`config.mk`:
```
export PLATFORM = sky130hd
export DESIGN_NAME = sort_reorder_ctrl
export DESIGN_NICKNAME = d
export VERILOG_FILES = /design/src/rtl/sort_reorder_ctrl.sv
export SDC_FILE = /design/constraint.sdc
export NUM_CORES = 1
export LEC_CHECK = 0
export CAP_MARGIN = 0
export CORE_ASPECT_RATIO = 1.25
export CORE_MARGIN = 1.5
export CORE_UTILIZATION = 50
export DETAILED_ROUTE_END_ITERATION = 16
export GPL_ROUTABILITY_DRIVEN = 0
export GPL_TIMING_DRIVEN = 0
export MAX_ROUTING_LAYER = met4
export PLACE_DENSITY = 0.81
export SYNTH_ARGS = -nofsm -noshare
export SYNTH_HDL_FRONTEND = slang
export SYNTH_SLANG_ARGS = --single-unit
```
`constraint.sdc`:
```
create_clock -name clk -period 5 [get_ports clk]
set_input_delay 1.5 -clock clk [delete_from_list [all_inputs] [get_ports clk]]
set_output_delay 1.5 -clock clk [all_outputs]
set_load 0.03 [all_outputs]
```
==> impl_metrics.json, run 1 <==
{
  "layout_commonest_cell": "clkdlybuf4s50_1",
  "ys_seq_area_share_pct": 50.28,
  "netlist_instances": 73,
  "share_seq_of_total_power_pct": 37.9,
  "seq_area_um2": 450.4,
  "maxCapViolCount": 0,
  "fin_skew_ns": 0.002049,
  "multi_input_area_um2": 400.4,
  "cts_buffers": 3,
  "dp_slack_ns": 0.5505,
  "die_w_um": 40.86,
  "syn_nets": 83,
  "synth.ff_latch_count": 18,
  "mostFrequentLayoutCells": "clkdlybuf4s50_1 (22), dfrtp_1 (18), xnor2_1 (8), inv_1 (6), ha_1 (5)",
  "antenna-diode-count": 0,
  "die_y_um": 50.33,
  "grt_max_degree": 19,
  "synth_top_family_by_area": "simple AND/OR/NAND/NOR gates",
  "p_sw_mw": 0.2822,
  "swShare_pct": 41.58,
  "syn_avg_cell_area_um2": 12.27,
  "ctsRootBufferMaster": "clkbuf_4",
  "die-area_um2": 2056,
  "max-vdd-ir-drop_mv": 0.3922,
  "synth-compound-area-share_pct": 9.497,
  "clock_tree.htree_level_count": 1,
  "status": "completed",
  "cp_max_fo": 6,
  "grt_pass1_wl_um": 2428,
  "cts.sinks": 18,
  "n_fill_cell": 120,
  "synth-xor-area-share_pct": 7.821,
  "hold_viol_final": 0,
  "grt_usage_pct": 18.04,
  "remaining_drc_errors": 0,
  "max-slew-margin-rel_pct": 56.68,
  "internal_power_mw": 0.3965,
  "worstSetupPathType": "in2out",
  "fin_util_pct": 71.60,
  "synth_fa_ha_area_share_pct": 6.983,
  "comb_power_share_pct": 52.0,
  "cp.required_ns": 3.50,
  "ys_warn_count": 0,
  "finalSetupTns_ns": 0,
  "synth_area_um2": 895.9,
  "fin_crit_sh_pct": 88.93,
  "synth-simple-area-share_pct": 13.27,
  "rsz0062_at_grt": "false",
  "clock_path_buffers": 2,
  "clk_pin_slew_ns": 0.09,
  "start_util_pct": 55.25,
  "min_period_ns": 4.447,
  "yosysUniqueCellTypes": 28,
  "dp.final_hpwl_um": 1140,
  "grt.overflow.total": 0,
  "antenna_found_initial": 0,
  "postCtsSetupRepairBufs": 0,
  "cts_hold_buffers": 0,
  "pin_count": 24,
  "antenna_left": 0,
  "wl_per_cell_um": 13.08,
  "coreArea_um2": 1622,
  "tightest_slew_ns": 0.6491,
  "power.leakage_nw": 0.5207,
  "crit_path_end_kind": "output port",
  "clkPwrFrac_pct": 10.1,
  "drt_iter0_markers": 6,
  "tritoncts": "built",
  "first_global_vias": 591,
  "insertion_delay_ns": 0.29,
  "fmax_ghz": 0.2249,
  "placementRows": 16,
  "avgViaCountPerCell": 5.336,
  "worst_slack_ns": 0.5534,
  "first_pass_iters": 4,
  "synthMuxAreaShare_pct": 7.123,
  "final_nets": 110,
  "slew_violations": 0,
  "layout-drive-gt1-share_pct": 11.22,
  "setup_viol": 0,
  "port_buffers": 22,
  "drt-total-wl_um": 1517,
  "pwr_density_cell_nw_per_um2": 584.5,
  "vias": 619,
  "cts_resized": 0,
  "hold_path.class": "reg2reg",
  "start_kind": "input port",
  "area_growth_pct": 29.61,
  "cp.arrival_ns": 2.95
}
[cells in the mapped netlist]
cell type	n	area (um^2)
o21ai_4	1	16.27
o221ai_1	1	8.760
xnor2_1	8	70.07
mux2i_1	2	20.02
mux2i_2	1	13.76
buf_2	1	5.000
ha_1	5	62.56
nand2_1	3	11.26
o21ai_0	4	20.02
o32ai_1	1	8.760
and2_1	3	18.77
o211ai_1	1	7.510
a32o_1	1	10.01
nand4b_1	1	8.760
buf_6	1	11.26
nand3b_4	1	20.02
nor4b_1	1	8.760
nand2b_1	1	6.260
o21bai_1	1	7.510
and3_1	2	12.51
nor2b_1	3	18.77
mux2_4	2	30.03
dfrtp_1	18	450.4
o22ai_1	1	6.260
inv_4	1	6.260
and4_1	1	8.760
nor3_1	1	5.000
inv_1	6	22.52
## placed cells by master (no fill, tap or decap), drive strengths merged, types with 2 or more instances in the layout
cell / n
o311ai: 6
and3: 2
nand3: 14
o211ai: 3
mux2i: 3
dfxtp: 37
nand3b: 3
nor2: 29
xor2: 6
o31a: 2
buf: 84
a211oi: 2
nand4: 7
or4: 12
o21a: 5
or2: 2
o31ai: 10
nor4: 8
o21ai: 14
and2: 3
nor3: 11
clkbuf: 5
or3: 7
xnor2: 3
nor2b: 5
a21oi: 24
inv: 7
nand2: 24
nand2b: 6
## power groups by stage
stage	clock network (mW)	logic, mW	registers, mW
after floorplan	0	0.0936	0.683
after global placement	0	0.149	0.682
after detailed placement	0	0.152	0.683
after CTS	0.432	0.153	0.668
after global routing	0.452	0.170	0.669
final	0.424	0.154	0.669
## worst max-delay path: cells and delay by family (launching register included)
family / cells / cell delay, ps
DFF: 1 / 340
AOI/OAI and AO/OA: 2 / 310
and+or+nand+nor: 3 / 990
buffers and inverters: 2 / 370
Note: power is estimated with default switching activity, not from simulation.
━━━━━━━━━━━━━━━━
- WHAT IS EXPECTED
Set down every line of the listing again, exactly.

- WRITTEN ANSWER
`config.mk`:
```
export PLATFORM = sky130hd
export DESIGN_NAME = sort_reorder_ctrl
export DESIGN_NICKNAME = d
export VERILOG_FILES = /design/src/rtl/sort_reorder_ctrl.sv
export SDC_FILE = /design/constraint.sdc
export NUM_CORES = 1
export LEC_CHECK = 0
export CAP_MARGIN = 0
export CORE_ASPECT_RATIO = 1.25
export CORE_MARGIN = 1.5
export CORE_UTILIZATION = 50
export DETAILED_ROUTE_END_ITERATION = 16
export GPL_ROUTABILITY_DRIVEN = 0
export GPL_TIMING_DRIVEN = 0
export MAX_ROUTING_LAYER = met4
export PLACE_DENSITY = 0.81
export SYNTH_ARGS = -nofsm -noshare
export SYNTH_HDL_FRONTEND = slang
export SYNTH_SLANG_ARGS = --single-unit
```
`constraint.sdc`:
```
create_clock -name clk -period 5 [get_ports clk]
set_input_delay 1.5 -clock clk [delete_from_list [all_inputs] [get_ports clk]]
set_output_delay 1.5 -clock clk [all_outputs]
set_load 0.03 [all_outputs]
```
==> impl_metrics.json, run 1 <==
{
  "layout_commonest_cell": "clkdlybuf4s50_1",
  "ys_seq_area_share_pct": 50.28,
  "netlist_instances": 73,
  "share_seq_of_total_power_pct": 37.9,
  "seq_area_um2": 450.4,
  "maxCapViolCount": 0,
  "fin_skew_ns": 0.002049,
  "multi_input_area_um2": 400.4,
  "cts_buffers": 3,
  "dp_slack_ns": 0.5505,
  "die_w_um": 40.86,
  "syn_nets": 83,
  "synth.ff_latch_count": 18,
  "mostFrequentLayoutCells": "clkdlybuf4s50_1 (22), dfrtp_1 (18), xnor2_1 (8), inv_1 (6), ha_1 (5)",
  "antenna-diode-count": 0,
  "die_y_um": 50.33,
  "grt_max_degree": 19,
  "synth_top_family_by_area": "simple AND/OR/NAND/NOR gates",
  "p_sw_mw": 0.2822,
  "swShare_pct": 41.58,
  "syn_avg_cell_area_um2": 12.27,
  "ctsRootBufferMaster": "clkbuf_4",
  "die-area_um2": 2056,
  "max-vdd-ir-drop_mv": 0.3922,
  "synth-compound-area-share_pct": 9.497,
  "clock_tree.htree_level_count": 1,
  "status": "completed",
  "cp_max_fo": 6,
  "grt_pass1_wl_um": 2428,
  "cts.sinks": 18,
  "n_fill_cell": 120,
  "synth-xor-area-share_pct": 7.821,
  "hold_viol_final": 0,
  "grt_usage_pct": 18.04,
  "remaining_drc_errors": 0,
  "max-slew-margin-rel_pct": 56.68,
  "internal_power_mw": 0.3965,
  "worstSetupPathType": "in2out",
  "fin_util_pct": 71.60,
  "synth_fa_ha_area_share_pct": 6.983,
  "comb_power_share_pct": 52.0,
  "cp.required_ns": 3.50,
  "ys_warn_count": 0,
  "finalSetupTns_ns": 0,
  "synth_area_um2": 895.9,
  "fin_crit_sh_pct": 88.93,
  "synth-simple-area-share_pct": 13.27,
  "rsz0062_at_grt": "false",
  "clock_path_buffers": 2,
  "clk_pin_slew_ns": 0.09,
  "start_util_pct": 55.25,
  "min_period_ns": 4.447,
  "yosysUniqueCellTypes": 28,
  "dp.final_hpwl_um": 1140,
  "grt.overflow.total": 0,
  "antenna_found_initial": 0,
  "postCtsSetupRepairBufs": 0,
  "cts_hold_buffers": 0,
  "pin_count": 24,
  "antenna_left": 0,
  "wl_per_cell_um": 13.08,
  "coreArea_um2": 1622,
  "tightest_slew_ns": 0.6491,
  "power.leakage_nw": 0.5207,
  "crit_path_end_kind": "output port",
  "clkPwrFrac_pct": 10.1,
  "drt_iter0_markers": 6,
  "tritoncts": "built",
  "first_global_vias": 591,
  "insertion_delay_ns": 0.29,
  "fmax_ghz": 0.2249,
  "placementRows": 16,
  "avgViaCountPerCell": 5.336,
  "worst_slack_ns": 0.5534,
  "first_pass_iters": 4,
  "synthMuxAreaShare_pct": 7.123,
  "final_nets": 110,
  "slew_violations": 0,
  "layout-drive-gt1-share_pct": 11.22,
  "setup_viol": 0,
  "port_buffers": 22,
  "drt-total-wl_um": 1517,
  "pwr_density_cell_nw_per_um2": 584.5,
  "vias": 619,
  "cts_resized": 0,
  "hold_path.class": "reg2reg",
  "start_kind": "input port",
  "area_growth_pct": 29.61,
  "cp.arrival_ns": 2.95
}
[cells in the mapped netlist]
cell type	n	area (um^2)
o21ai_4	1	16.27
o221ai_1	1	8.760
xnor2_1	8	70.07
mux2i_1	2	20.02
mux2i_2	1	13.76
buf_2	1	5.000
ha_1	5	62.56
nand2_1	3	11.26
o21ai_0	4	20.02
o32ai_1	1	8.760
and2_1	3	18.77
o211ai_1	1	7.510
a32o_1	1	10.01
nand4b_1	1	8.760
buf_6	1	11.26
nand3b_4	1	20.02
nor4b_1	1	8.760
nand2b_1	1	6.260
o21bai_1	1	7.510
and3_1	2	12.51
nor2b_1	3	18.77
mux2_4	2	30.03
dfrtp_1	18	450.4
o22ai_1	1	6.260
inv_4	1	6.260
and4_1	1	8.760
nor3_1	1	5.000
inv_1	6	22.52
## placed cells by master (no fill, tap or decap), drive strengths merged, types with 2 or more instances in the layout
cell / n
o311ai: 6
and3: 2
nand3: 14
o211ai: 3
mux2i: 3
dfxtp: 37
nand3b: 3
nor2: 29
xor2: 6
o31a: 2
buf: 84
a211oi: 2
nand4: 7
or4: 12
o21a: 5
or2: 2
o31ai: 10
nor4: 8
o21ai: 14
and2: 3
nor3: 11
clkbuf: 5
or3: 7
xnor2: 3
nor2b: 5
a21oi: 24
inv: 7
nand2: 24
nand2b: 6
## power groups by stage
stage	clock network (mW)	logic, mW	registers, mW
after floorplan	0	0.0936	0.683
after global placement	0	0.149	0.682
after detailed placement	0	0.152	0.683
after CTS	0.432	0.153	0.668
after global routing	0.452	0.170	0.669
final	0.424	0.154	0.669
## worst max-delay path: cells and delay by family (launching register included)
family / cells / cell delay, ps
DFF: 1 / 340
AOI/OAI and AO/OA: 2 / 310
and+or+nand+nor: 3 / 990
buffers and inverters: 2 / 370
Note: power is estimated with default switching activity, not from simulation.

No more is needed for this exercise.